*** Block opens ***

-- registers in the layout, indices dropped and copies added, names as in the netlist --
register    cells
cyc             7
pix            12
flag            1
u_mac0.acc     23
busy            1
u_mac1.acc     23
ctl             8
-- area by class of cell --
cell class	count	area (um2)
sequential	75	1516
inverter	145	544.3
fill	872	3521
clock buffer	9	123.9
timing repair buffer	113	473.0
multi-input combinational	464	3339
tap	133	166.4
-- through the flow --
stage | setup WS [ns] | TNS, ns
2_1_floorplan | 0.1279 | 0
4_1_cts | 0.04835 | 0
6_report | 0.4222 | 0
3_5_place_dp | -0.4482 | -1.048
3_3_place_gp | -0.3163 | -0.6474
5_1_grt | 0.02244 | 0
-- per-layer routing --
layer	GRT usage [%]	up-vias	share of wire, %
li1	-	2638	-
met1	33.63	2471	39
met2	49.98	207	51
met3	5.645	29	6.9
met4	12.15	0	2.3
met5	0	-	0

*** Block closes ***

Task objective |
Work out how many lines in the records include "area". Only the number should be given.

Response to this exercise |
2